Take normal things that start triggering rolls. Maelstrom gives you information...but that information will cost you.

"Oh you wish that was a hallucination"

"You do a double take, you swear you saw one of the Strange Ones, from the Maelstrom, in the doorway. When you step out to look, Bugface is gone, too. One of his shoes is on the ground. Whatever you saw was real enough."

The Maelstrom is only psychic...for now. Just keep poking at it. Give it the conduit it needs. A chance to be real. Then you'll see what the Apocalypse is really like.

Throw a clock on it. Let them keep going until they're sorry.

"Welcome to your new Special Move"

If you totally want to make a lasting problem, this would be the way to go.

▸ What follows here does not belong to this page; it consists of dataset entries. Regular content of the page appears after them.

File: config.mk
export PLATFORM = sky130hd
export DESIGN_NAME = cdic_host_regs
export DESIGN_NICKNAME = d
export VERILOG_FILES = /design/src/design/cdic_pkg.sv /design/src/design/cdic_host_regs.sv
export SDC_FILE = /design/constraint.sdc
export NUM_CORES = 1
export LEC_CHECK = 0
export BUFFER_PORTS_ARGS = -buffer_cell sky130_fd_sc_hd__buf_2
export CORE_MARGIN = 3
export CORE_UTILIZATION = 24
export DETAILED_ROUTE_END_ITERATION = 10
export PLACE_DENSITY_LB_ADDON = 0.3
export SLEW_MARGIN = 20
export SYNTH_ARGS = -nofsm -noshare
export SYNTH_HDL_FRONTEND = slang
export SYNTH_SLANG_ARGS = --single-unit
File: constraint.sdc
create_clock -name clk -period 11.5 [get_ports clk]
set_clock_uncertainty 0.05 [all_clocks]
set_input_delay 2.3 -clock clk [delete_from_list [all_inputs] [get_ports clk]]
set_output_delay 2.3 -clock clk [all_outputs]
set_load 0.005 [all_outputs]
File: src/design/cdic_pkg.sv
`default_nettype none

package cdic_pkg;

    typedef logic [12:0] word_addr_t;  // address bits 13:1
    typedef logic [15:0] bus_word_t;
    typedef logic [31:0] lba_t;

    parameter int WORDS_PER_SECTOR = 1176;  // 2352 bytes
    parameter int SYNC_WORDS = 6;
    parameter int BANK_WORDS = 1280;  // bank 1 starts at host offset 0x500
    parameter int NUM_BANKS = 2;
    parameter int BANK_SEL_W = $clog2(NUM_BANKS);

    typedef logic [10:0] bank_addr_t;
    typedef logic [BANK_SEL_W-1:0] bank_sel_t;

    // register word offsets
    parameter word_addr_t REG_BASE = 13'h1E00;  // below this is sector RAM
    parameter word_addr_t REG_COMMAND = 13'h1E00;
    parameter word_addr_t REG_TIME_HIGH = 13'h1E01;
    parameter word_addr_t REG_TIME_LOW = 13'h1E02;
    parameter word_addr_t REG_XBUF = 13'h1FFB;
    parameter word_addr_t REG_IVEC = 13'h1FFE;
    parameter word_addr_t REG_DBUF = 13'h1FFF;

    typedef enum logic [15:0] {
        CMD_RESET_MODE1 = 16'h0023,
        CMD_RESET_MODE2 = 16'h0024,
        CMD_READ_MODE1  = 16'h0029,
        CMD_READ_MODE2  = 16'h002A,
        CMD_STOP_CDDA   = 16'h002B,
        CMD_UPDATE      = 16'h002E
    } cdic_cmd_e;

    // time register, written as two halves, decoded as mm:ss:ff in BCD
    typedef union packed {
        struct packed {
            logic [3:0] min_tens;
            logic [3:0] min_ones;
            logic [3:0] sec_tens;
            logic [3:0] sec_ones;
            logic [3:0] frm_tens;
            logic [3:0] frm_ones;
            logic [7:0] reserved;
        } bcd;
        struct packed {
            bus_word_t high;
            bus_word_t low;
        } half;
    } time_reg_t;

endpackage

`default_nettype wire

File: src/design/cdic_host_regs.sv
`default_nettype none

module cdic_host_regs (
    input wire logic clk,
    input wire logic reset,
    input wire cdic_pkg::word_addr_t address,
    input wire cdic_pkg::bus_word_t din,
    output cdic_pkg::bus_word_t dout,
    input wire logic uds,
    input wire logic lds,
    input wire logic write_strobe,
    input wire logic cs,
    output logic bus_ack,
    output logic intreq,
    input wire logic intack,

    output cdic_pkg::bank_addr_t rd_addr,
    input wire cdic_pkg::bus_word_t rd_data[cdic_pkg::NUM_BANKS],

    output logic read_start,
    output cdic_pkg::lba_t start_lba,
    output logic read_stop,
    output logic stop_after_sector,
    input wire logic sector_done,
    input wire logic ready_bank
);
    import cdic_pkg::*;

    bus_word_t command_reg;
    time_reg_t time_reg;
    bus_word_t xbuf_reg;  // bit 15 is the sector interrupt
    bus_word_t ivec_reg;
    logic [15:1] dbuf_reg;  // bit 0 comes from ready_bank
    logic access;
    logic wr_cycle;
    logic rd_cycle;
    logic ram_hit;
    bank_sel_t ram_bank;

    assign access = cs && uds && lds;
    assign wr_cycle = access && write_strobe && bus_ack;
    assign rd_cycle = access && !write_strobe && bus_ack;
    assign intreq = xbuf_reg[15];

    // mm:ss:ff to block address
    always_comb begin
        lba_t mins;
        lba_t secs;
        lba_t frames;

        mins = lba_t'(time_reg.bcd.min_tens) * 10 + lba_t'(time_reg.bcd.min_ones);
        secs = lba_t'(time_reg.bcd.sec_tens) * 10 + lba_t'(time_reg.bcd.sec_ones);
        frames = lba_t'(time_reg.bcd.frm_tens) * 10 + lba_t'(time_reg.bcd.frm_ones);
        start_lba = (mins * 60 + secs) * 75 + frames;
    end

    // which bank a RAM offset falls into
    always_comb begin
        ram_hit = 1'b0;
        ram_bank = '0;
        rd_addr = bank_addr_t'(address);
        for (int b = 0; b < NUM_BANKS; b++) begin
            if (address < REG_BASE &&
                address >= word_addr_t'(b * BANK_WORDS) &&
                address < word_addr_t'((b + 1) * BANK_WORDS)) begin
                ram_hit = 1'b1;
                ram_bank = bank_sel_t'(b);
                rd_addr = bank_addr_t'(address - word_addr_t'(b * BANK_WORDS));
            end
        end
    end

    always_ff @(posedge clk) begin
        read_start <= 1'b0;
        read_stop <= 1'b0;
        stop_after_sector <= 1'b0;

        if (reset) begin
            bus_ack <= 1'b0;
            command_reg <= '0;
            time_reg <= '0;
            xbuf_reg <= '0;
            ivec_reg <= '0;
            dbuf_reg <= '0;
        end else begin
            bus_ack <= access ? ~bus_ack : 1'b0;  // toggles while held

            // command runs the cycle after DBUF bit 15 is written
            if (dbuf_reg[15]) begin
                dbuf_reg[15] <= 1'b0;
                case (cdic_cmd_e'(command_reg))
                    CMD_READ_MODE1, CMD_READ_MODE2: read_start <= 1'b1;
                    CMD_RESET_MODE1, CMD_RESET_MODE2: stop_after_sector <= 1'b1;
                    CMD_STOP_CDDA, CMD_UPDATE: read_stop <= 1'b1;
                    default: begin
                    end
                endcase
            end

            if (rd_cycle && address == REG_XBUF) xbuf_reg[15] <= 1'b0;  // read still saw it set

            if (wr_cycle) begin
                case (address)
                    REG_COMMAND: command_reg <= din;
                    REG_TIME_HIGH: time_reg.half.high <= din;
                    REG_TIME_LOW: time_reg.half.low <= din;
                    REG_XBUF: xbuf_reg <= din;
                    REG_IVEC: ivec_reg <= din;
                    REG_DBUF: begin
                        dbuf_reg <= din[15:1];
                        if (!din[14]) read_stop <= 1'b1;  // drops out of reading
                    end
                    default: begin
                    end
                endcase
            end

            if (sector_done) xbuf_reg[15] <= 1'b1;
        end
    end

    always_comb begin
        case (address)
            REG_COMMAND: dout = command_reg;
            REG_TIME_HIGH: dout = time_reg.half.high;
            REG_TIME_LOW: dout = time_reg.half.low;
            REG_XBUF: dout = xbuf_reg;
            REG_IVEC: dout = ivec_reg;
            REG_DBUF: dout = {dbuf_reg, ready_bank};
            default: dout = ram_hit ? rd_data[ram_bank] : '0;  // valid on the bus_ack cycle
        endcase

        // vector fetch during interrupt acknowledge
        if (intack) dout = {ivec_reg[7:0], ivec_reg[7:0]};
    end

    // host must only trigger commands this controller implements
    a_known_command :
    assert property (@(posedge clk) disable iff (reset)
        dbuf_reg[15] |-> command_reg inside {CMD_RESET_MODE1, CMD_RESET_MODE2,
                                             CMD_READ_MODE1, CMD_READ_MODE2,
                                             CMD_STOP_CDDA, CMD_UPDATE});

endmodule

`default_nettype wire

==> key figures <==
Clock network
  • CTS Buf Count: 9
  • Clock Root Buffer: clkbuf_16
  • CTS Sinks: ~100
  • Worst-path clk slew: roughly 0.07 ns
  • # H-tree levels: 3
  • Worst-Skew Late Latency: about 0.35 ns
  • # hold bufs at CTS: 0
  • Clk buf depth: 2
  • CTS tree: done

Place
  • Pre-CTS WS: approximately 0.44 ns
  • GP Congestion: between 0.8 and 0.9
  • Dpl hpwl: 20270 µm
  • Buffers on Ports: 124

Power and ir drop
  • PnR Total Power: 747.2 µW
  • Worst IR Drop VDD: about 0.000096 V
  • PD cells: roughly 69 nW/µm²
  • Pleak: 5.328 nW

Synth
  • EDFF count, synth: 0
  • Synth top area share: 0.2133
  • Seq/Total Area, Yosys: 0.2133
  • Top-count cell post-synth: nand2_1
  • Post-Syn Area: between 9000 and 10000 µm²
  • Syn Area/Cell: 8.433 µm²
  • Yosys warnings: 0
  • Main area contributors after synthesis: dfxtp_1 21%, ha_1 17%, fa_1 11%, mux2i_1 6.7%, nand2_1 5.8%
  • Ys async rst share: 0
  • Top post-synthesis cells by count: 143 x nand2_1, 125 x inv_1, 123 x ha_1
  • Seq cells post-synth: about 100
  • Yosys top cell by area: dfxtp_1
  • Cell count after synthesis: roughly 1100
  • Ys flop type: dfxtp_1
  • Distinct cell type count after synthesis: 62

STA
  • Tcrit/Tclk final: 0.9516
  • Setup-failing EPs final: 0
  • Fmax: between 0.09 and 0.1 GHz
  • Unrepaired setup endpoints after global routing: true
  • Final setup margin: ~0.56 ns
  • Hold slack: around 0.40 ns
  • Final hold viol count: 0
  • Fin crit period: 10.94 ns
  • Count of pins over their slew limit: 0
  • Slew HR: 0.2672
  • Slew @ Worst Pin: around 1.1 ns
  • Setup TNS: 0 ns

Route
  • DRT antenna net count: 0
  • Vias: around 7700
  • DRC: 0
  • Routed vias/inst: about 4.5
  • Drt pass-1 iters: 5
  • Routed WL: around 26000 µm
  • Avg WL per Cell: 15.04 µm
  • Initial DRC count: between 400 and 500

Cells and area
  • Layout cells sized above 1: 0.1654
  • Final core utilization: 0.2849
  • Fillers: 4141
  • Max reg flops: 32
  • Layout Area Growth over Synthesis: 16.31%
  • Final #Nets: between 1000 and 1500

Worst setup path
  • Critical R2R Launch: bus_ack$_SDFF_PP0_
  • Worst r2r dst: time_reg[30]$_SDFFE_PP0P_
  • Critical path peak fanout: 5
  • Largest stage delay on the critical path: between 0.5 and 0.6 ns
  • Startpoint class of the critical path: flop
  • Crit path capture type: primary output
  • Critical Path RT: 9.15 ns
  • Slowest stage cell on the critical path: fa_1
  • Crit Path Category: reg2out
  • Worst R2R Path Depth: 5
  • R2R Setup Slk: between 9 and 10 ns
  • Worst EP arrival: roughly 8.6 ns
  • CP dominant cell by count: ha_1

Min path
  • WHS Endpoint: time_reg[3]$_SDFFE_PP0P_
  • Worst hold path class: reg2reg
  • Min-Delay Path Depth: 2
  • Critical hold path startpoint: time_reg[3]$_SDFFE_PP0P_

GRT
  • Grt ovf: 0
  • Vias in the first global route: ~7500
  • Initial antenna violation count: 1
  • Largest net degree at the start of global routing: 98
  • First-pass GRT wire length: roughly 41000 µm
  • Total global-route track usage: 0.1218

Die
  • # rows: 71
  • Area of the die: 41120 µm²
  • Die height: 202.8 µm
  • Core ar.: ~38000 µm²
  • Starting density of the core: 0.2450
  • Num ports: ~130
  • Chip width: 202.8 µm

Flow run
  • Max-cap violations: 0

Status
  • Status: complete, no violations
[worst max-delay path: cells and delay by family, from the launching register on]
family          cells  cell delay, ns
fa+ha+maj          11            4.02
buf+inv             5            0.48
simple gates        6            1.39
flops               1            0.45
xor+xnor            3            0.80
compound gates      7            1.09
[cell type report]
class / count / area [µm²] / share of cell area
Multi-Input combinational cell: 828 / 6676 / 0.6177
Sequential cell: 99 / 1983 / 0.1835
Timing Repair Buffer: 136 / 710.7 / 0.06576
Tap cell: 511 / 639.4 / 0.05916
Inverter: 125 / 469.2 / 0.04341
Clock buffer: 11 / 252.7 / 0.02338
Clock inverter: 4 / 73.82 / 0.006830
Antenna cell: 1 / 2.502 / 0.0002315
[metrics by stage]
step	area, µm²	instances
floorplan	9323	1110
global placement	10320	1694
detailed placement	10320	1694
CTS	10650	1709
global route	10810	1714
finish	10810	1715
[logic make-up after synthesis]
family,count (synthesis),share of synthesized area
DFF,99,0.2133
AOI/OAI and AO/OA,216,0.1480
adders and majority gates,176,0.2798
and+or+nand+nor,304,0.1461
buffers and inverters,183,0.08442
muxes,76,0.08375
other,1,0.0004035
xor gates and xnor gates,47,0.04430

"Everything is...fuzzy." When you need to communicate with others after recently opening your brain:

On a 10+ you act normally enough, though at some point the MC asks a disturbing question that comes across your mind ("You're having a memory of eating a pinky finger. Tell me about it. You may or may not have actually done this. You might not be sure, either...")

On a 7+ you're acting a little weirder than normal. The MC gets to either make you forget to do something or act in a way that scares or irritates one of the NPCs.

On a miss, at some point, the Psychic Maelstrom opens to you, whether you want it to or not, at a time that is deeply inconvenient or dangerous. The MC makes a hard move against you.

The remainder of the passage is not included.